"""

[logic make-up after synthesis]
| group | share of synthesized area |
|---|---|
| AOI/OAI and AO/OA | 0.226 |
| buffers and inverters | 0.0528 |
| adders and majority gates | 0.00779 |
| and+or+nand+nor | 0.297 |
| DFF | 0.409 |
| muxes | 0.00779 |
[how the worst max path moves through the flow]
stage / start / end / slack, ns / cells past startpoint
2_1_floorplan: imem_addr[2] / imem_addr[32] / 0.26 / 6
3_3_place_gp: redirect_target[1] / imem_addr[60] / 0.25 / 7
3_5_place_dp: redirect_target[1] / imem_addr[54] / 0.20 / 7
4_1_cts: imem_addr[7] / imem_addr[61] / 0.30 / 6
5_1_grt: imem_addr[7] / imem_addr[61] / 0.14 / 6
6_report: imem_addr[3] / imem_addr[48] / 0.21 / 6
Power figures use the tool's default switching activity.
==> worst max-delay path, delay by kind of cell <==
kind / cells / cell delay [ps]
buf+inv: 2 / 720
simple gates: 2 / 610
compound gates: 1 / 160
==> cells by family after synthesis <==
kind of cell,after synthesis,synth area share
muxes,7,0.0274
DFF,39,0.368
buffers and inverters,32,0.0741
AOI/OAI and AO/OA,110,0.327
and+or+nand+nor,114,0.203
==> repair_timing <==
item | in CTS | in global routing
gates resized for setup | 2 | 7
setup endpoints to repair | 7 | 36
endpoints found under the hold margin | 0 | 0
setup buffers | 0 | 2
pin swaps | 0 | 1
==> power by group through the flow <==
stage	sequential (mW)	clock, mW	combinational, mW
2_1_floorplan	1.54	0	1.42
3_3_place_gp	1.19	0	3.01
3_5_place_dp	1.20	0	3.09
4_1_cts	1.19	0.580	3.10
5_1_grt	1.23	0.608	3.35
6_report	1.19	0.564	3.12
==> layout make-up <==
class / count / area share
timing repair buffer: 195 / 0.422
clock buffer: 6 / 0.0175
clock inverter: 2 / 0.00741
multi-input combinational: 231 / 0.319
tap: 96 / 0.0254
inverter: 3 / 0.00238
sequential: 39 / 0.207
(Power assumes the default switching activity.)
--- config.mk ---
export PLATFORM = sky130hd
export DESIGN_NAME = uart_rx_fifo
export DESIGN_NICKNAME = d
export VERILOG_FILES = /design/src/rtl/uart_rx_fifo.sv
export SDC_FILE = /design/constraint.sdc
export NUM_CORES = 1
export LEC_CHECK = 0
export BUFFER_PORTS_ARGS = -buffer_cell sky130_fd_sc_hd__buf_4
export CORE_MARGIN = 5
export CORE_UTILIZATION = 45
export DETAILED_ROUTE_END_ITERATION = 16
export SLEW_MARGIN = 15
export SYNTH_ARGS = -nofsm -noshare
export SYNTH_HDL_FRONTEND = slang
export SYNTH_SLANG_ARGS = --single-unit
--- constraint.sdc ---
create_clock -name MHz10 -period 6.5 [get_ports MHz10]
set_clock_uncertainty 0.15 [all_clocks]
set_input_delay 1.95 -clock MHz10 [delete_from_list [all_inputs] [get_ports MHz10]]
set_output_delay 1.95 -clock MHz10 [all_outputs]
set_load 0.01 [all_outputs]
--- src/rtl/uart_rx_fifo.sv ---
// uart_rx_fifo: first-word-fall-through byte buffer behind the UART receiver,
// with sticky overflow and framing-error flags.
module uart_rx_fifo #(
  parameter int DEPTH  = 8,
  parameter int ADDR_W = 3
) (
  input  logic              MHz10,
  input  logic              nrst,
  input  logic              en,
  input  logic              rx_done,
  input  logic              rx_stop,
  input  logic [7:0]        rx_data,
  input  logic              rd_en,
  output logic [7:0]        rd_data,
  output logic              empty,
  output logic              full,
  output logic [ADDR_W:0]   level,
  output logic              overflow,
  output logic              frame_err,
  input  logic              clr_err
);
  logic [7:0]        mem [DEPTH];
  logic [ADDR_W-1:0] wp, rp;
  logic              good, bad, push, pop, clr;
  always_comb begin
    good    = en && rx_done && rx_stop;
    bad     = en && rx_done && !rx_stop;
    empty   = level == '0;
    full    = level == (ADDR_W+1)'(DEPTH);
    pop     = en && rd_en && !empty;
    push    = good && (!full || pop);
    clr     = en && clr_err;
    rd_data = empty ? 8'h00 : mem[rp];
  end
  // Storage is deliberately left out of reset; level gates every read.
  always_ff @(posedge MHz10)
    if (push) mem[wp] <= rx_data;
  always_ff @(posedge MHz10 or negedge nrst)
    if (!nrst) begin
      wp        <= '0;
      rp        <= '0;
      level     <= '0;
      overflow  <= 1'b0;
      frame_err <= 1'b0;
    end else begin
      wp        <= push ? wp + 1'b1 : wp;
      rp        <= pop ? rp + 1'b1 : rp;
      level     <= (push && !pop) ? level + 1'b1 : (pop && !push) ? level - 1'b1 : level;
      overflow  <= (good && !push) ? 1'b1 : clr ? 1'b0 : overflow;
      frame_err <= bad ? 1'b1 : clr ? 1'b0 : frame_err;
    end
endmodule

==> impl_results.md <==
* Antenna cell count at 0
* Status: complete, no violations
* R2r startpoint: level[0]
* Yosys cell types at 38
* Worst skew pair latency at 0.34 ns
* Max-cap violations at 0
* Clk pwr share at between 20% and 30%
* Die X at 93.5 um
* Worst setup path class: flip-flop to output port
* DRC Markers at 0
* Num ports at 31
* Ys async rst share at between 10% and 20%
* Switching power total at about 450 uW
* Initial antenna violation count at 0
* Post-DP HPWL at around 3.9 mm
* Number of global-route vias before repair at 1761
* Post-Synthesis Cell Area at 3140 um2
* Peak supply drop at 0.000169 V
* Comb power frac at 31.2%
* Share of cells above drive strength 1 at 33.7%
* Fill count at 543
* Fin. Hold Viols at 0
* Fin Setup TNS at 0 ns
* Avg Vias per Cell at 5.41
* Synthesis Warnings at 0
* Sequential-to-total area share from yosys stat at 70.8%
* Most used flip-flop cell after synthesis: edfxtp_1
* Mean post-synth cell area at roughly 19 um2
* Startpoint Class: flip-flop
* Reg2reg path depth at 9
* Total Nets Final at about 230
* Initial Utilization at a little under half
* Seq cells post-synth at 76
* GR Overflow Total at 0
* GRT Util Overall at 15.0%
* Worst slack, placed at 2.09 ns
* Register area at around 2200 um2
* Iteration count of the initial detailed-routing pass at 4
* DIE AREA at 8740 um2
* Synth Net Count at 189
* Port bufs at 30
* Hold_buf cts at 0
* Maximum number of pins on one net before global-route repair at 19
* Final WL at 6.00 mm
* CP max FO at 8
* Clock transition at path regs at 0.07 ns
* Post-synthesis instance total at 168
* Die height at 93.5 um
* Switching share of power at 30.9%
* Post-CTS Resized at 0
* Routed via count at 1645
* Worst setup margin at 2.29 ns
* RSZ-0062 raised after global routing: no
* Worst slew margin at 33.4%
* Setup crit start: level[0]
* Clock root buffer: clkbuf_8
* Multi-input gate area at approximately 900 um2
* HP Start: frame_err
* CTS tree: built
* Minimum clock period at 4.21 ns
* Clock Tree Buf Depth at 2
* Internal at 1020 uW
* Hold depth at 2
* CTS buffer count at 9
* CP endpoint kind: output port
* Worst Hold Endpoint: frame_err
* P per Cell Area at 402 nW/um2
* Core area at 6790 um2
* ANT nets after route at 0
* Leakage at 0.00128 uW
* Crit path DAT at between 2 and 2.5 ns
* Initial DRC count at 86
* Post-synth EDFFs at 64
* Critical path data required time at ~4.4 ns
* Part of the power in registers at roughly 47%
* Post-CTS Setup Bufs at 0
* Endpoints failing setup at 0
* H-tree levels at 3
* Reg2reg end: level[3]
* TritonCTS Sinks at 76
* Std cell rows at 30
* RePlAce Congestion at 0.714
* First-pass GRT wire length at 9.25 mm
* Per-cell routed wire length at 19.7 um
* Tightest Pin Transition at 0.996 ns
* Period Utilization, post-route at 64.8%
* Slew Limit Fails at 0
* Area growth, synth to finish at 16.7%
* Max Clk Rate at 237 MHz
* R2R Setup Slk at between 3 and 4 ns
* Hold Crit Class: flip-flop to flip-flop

"""

Each line in the listing above from the one containing "kind of cell,after synthesis,synth area share" through the one containing "sequential: 39 / 0.207" should be repeated exactly, and no other line.

_SOLUTION FOR THIS EXERCISE_.
kind of cell,after synthesis,synth area share
muxes,7,0.0274
DFF,39,0.368
buffers and inverters,32,0.0741
AOI/OAI and AO/OA,110,0.327
and+or+nand+nor,114,0.203
==> repair_timing <==
item | in CTS | in global routing
gates resized for setup | 2 | 7
setup endpoints to repair | 7 | 36
endpoints found under the hold margin | 0 | 0
setup buffers | 0 | 2
pin swaps | 0 | 1
==> power by group through the flow <==
stage	sequential (mW)	clock, mW	combinational, mW
2_1_floorplan	1.54	0	1.42
3_3_place_gp	1.19	0	3.01
3_5_place_dp	1.20	0	3.09
4_1_cts	1.19	0.580	3.10
5_1_grt	1.23	0.608	3.35
6_report	1.19	0.564	3.12
==> layout make-up <==
class / count / area share
timing repair buffer: 195 / 0.422
clock buffer: 6 / 0.0175
clock inverter: 2 / 0.00741
multi-input combinational: 231 / 0.319
tap: 96 / 0.0254
inverter: 3 / 0.00238
sequential: 39 / 0.207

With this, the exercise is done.